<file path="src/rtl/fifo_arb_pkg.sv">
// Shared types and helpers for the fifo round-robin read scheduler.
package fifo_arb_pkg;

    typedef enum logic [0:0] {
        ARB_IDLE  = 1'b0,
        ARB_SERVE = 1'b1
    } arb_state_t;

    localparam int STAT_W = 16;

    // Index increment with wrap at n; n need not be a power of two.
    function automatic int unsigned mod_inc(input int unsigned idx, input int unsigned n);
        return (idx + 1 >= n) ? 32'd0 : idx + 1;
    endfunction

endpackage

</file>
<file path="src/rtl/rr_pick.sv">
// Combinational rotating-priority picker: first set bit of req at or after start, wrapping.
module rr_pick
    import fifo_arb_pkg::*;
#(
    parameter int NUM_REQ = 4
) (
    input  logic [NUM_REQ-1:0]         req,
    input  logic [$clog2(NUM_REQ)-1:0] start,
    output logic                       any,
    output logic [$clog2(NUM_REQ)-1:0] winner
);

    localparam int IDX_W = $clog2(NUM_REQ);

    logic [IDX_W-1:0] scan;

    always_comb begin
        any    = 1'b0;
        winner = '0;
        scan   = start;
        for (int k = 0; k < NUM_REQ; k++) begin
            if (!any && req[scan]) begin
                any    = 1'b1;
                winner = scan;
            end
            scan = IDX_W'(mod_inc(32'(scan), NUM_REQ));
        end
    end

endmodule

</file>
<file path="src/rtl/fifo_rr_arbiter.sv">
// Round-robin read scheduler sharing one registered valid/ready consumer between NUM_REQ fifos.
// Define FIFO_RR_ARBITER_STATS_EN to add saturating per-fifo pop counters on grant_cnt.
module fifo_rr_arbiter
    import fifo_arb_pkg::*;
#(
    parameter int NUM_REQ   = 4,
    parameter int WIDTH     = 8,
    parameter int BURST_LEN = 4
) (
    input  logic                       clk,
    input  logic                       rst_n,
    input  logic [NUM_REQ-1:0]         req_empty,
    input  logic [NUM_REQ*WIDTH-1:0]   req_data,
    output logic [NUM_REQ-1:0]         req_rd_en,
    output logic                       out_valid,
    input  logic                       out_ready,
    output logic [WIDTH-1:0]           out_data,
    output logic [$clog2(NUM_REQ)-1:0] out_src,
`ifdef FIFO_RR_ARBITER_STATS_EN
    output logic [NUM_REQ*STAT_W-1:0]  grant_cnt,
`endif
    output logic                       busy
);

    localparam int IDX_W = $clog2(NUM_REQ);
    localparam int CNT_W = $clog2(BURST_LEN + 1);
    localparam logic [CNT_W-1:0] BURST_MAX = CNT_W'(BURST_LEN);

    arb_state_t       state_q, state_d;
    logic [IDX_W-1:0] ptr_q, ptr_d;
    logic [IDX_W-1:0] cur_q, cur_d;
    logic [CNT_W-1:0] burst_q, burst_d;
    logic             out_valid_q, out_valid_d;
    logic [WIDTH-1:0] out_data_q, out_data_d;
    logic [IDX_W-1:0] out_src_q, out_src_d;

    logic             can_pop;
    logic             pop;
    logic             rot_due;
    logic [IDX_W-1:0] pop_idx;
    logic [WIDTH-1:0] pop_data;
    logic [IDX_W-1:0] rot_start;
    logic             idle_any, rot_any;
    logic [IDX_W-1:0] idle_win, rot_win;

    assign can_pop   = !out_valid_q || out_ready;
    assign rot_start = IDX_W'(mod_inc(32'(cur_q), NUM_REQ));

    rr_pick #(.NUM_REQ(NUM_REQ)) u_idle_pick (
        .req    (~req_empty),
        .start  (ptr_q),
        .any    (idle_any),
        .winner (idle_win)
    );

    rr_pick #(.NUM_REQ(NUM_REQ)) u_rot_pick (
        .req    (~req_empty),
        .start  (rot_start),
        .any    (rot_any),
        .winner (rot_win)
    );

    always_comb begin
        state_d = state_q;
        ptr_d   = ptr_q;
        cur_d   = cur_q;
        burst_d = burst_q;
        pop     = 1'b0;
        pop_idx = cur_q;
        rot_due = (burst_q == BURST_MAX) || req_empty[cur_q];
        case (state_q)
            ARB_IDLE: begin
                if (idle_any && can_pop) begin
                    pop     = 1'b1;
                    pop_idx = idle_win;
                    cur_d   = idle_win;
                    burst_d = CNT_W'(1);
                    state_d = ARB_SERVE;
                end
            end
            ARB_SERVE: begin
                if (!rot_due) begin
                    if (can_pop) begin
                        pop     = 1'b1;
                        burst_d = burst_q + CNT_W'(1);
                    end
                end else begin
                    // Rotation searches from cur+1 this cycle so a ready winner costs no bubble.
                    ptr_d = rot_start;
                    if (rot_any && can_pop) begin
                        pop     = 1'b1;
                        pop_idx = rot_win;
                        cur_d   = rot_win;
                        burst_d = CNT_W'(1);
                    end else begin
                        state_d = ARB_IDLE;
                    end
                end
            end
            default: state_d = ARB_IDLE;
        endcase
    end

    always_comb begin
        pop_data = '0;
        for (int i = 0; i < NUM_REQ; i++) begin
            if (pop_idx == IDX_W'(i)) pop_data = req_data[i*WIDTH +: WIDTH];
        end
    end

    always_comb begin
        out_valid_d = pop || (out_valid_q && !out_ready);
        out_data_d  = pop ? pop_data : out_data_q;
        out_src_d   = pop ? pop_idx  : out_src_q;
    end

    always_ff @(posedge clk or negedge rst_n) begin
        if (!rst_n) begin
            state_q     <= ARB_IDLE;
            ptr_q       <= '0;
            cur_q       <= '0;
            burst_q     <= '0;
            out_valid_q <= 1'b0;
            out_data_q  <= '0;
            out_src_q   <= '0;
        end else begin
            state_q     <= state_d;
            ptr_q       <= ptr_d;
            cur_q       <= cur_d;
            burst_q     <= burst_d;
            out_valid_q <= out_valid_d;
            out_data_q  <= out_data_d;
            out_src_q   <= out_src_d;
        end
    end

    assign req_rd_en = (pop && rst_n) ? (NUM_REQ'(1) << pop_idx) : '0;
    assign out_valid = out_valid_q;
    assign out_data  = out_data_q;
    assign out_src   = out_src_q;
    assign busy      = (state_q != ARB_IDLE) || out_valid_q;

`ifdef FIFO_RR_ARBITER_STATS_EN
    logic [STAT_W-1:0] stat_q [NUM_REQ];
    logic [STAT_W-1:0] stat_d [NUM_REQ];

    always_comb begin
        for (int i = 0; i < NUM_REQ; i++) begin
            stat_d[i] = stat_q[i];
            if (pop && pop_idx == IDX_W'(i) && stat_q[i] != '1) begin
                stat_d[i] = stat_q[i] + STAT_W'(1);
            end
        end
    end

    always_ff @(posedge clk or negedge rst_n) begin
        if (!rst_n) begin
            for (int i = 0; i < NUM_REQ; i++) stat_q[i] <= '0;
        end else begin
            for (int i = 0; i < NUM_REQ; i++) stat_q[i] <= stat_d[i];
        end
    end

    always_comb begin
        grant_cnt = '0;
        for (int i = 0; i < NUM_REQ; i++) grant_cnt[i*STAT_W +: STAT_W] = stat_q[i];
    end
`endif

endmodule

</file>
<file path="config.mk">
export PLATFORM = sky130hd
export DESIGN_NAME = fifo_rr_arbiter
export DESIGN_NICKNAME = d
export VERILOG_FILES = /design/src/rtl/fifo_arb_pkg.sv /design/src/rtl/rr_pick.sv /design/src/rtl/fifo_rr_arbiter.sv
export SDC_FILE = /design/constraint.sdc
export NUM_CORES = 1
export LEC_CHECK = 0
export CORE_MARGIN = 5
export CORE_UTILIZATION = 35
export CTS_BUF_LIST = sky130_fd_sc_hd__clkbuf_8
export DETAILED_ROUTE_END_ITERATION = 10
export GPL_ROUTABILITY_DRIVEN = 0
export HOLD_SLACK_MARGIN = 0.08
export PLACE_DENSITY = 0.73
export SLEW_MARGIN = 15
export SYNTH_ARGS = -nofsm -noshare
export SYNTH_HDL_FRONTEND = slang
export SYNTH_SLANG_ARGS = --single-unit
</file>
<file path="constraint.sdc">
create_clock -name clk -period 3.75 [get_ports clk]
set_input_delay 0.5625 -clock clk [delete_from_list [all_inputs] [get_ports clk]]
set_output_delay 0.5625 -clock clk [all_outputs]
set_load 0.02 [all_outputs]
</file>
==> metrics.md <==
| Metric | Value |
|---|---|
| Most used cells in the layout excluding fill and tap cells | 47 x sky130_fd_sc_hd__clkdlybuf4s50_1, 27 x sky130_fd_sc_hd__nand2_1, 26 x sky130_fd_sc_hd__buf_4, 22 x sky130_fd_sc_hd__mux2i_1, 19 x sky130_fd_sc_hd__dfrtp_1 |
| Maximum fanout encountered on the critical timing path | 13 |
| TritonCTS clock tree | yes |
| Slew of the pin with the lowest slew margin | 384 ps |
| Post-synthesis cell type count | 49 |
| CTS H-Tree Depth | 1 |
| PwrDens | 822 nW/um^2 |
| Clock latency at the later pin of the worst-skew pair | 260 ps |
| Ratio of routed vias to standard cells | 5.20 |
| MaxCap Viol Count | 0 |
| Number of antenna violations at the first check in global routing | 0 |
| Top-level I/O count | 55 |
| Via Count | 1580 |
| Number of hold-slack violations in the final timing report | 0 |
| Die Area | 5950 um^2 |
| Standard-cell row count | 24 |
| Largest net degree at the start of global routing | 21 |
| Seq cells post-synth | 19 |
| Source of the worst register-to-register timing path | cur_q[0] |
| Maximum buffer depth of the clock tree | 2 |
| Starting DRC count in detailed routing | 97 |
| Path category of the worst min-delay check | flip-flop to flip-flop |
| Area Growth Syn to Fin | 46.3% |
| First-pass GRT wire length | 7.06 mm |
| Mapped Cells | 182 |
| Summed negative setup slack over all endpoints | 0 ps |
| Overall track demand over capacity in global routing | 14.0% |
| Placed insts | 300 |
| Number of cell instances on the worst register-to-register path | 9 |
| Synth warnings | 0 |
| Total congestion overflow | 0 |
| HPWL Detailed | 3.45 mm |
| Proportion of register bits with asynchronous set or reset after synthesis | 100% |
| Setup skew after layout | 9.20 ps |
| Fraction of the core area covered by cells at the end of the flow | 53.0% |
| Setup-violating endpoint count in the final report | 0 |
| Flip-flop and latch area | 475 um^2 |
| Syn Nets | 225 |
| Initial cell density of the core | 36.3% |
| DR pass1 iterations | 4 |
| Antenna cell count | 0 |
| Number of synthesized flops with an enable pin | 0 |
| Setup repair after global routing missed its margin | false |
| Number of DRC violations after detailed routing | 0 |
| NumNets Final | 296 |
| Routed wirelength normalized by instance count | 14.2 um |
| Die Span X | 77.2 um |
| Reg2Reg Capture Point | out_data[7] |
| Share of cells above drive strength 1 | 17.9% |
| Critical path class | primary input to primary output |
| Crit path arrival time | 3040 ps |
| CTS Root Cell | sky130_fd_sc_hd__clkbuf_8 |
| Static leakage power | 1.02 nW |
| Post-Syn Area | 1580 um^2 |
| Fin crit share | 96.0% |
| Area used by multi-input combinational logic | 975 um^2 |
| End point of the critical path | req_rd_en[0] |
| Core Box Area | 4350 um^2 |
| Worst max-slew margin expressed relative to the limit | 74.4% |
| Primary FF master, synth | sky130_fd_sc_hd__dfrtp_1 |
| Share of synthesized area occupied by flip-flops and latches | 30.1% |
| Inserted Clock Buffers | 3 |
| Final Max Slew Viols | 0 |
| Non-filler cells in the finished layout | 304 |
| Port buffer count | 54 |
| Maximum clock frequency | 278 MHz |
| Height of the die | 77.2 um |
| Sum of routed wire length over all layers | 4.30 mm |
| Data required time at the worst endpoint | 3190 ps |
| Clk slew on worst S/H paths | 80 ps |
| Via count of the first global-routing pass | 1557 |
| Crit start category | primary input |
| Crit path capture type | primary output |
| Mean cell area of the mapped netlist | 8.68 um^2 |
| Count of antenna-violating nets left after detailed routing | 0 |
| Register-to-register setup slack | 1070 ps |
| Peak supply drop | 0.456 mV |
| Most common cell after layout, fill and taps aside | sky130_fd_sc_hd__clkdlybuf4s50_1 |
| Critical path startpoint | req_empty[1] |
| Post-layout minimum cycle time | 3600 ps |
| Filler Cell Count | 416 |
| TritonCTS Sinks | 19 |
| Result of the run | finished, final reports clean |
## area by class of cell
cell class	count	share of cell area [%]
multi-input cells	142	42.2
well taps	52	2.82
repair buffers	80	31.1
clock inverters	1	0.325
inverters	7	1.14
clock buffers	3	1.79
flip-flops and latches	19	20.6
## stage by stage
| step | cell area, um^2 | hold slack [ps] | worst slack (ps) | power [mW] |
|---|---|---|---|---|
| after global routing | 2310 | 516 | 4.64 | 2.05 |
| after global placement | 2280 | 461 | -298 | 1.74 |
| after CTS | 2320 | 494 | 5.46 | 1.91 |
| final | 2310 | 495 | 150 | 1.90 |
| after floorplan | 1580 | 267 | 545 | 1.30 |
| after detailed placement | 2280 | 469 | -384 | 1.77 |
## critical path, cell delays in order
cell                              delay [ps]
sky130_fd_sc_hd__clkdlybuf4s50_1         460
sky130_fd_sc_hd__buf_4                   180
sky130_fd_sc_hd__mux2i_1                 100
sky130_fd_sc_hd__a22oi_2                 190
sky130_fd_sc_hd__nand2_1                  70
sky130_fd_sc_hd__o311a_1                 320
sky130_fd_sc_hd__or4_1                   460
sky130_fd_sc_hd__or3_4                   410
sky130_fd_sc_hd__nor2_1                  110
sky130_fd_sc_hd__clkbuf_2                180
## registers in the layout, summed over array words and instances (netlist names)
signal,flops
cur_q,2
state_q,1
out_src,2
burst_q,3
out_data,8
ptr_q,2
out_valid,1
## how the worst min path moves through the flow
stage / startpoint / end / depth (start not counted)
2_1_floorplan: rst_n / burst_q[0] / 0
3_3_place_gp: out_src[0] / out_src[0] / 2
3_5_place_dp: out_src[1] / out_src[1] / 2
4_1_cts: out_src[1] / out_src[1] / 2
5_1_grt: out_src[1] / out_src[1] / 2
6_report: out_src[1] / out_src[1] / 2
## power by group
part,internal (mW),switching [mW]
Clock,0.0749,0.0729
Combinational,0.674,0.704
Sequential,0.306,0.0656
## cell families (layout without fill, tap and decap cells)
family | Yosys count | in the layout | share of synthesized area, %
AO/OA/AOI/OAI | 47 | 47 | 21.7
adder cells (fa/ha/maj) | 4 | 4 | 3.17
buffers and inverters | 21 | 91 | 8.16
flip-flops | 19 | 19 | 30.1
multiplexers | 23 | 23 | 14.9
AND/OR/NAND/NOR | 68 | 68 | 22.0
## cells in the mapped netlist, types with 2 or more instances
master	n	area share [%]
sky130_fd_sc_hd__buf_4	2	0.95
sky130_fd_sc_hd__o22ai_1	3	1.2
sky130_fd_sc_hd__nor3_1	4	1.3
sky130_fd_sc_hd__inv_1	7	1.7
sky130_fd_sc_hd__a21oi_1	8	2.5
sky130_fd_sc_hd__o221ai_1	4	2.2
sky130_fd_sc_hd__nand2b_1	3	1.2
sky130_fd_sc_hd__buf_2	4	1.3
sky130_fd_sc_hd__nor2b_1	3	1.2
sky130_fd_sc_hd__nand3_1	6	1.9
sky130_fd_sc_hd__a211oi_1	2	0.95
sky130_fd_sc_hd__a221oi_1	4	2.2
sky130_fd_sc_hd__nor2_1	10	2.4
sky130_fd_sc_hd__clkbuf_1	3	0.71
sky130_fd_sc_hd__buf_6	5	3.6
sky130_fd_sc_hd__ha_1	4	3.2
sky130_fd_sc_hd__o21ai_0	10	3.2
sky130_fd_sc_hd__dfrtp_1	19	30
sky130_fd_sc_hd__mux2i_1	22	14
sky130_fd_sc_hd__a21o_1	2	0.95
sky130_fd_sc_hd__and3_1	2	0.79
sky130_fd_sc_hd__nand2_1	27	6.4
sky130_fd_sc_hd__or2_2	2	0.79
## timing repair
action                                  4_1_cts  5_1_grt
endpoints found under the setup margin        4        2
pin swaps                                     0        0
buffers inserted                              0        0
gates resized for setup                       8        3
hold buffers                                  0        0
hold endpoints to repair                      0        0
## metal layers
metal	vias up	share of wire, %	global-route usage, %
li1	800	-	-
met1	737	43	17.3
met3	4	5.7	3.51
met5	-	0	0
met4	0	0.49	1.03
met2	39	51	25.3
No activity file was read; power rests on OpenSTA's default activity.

> WHAT TO DO
Determine how many lines in the listing above hold the word "power", and reply with that number only.

> WRITTEN ANSWER
5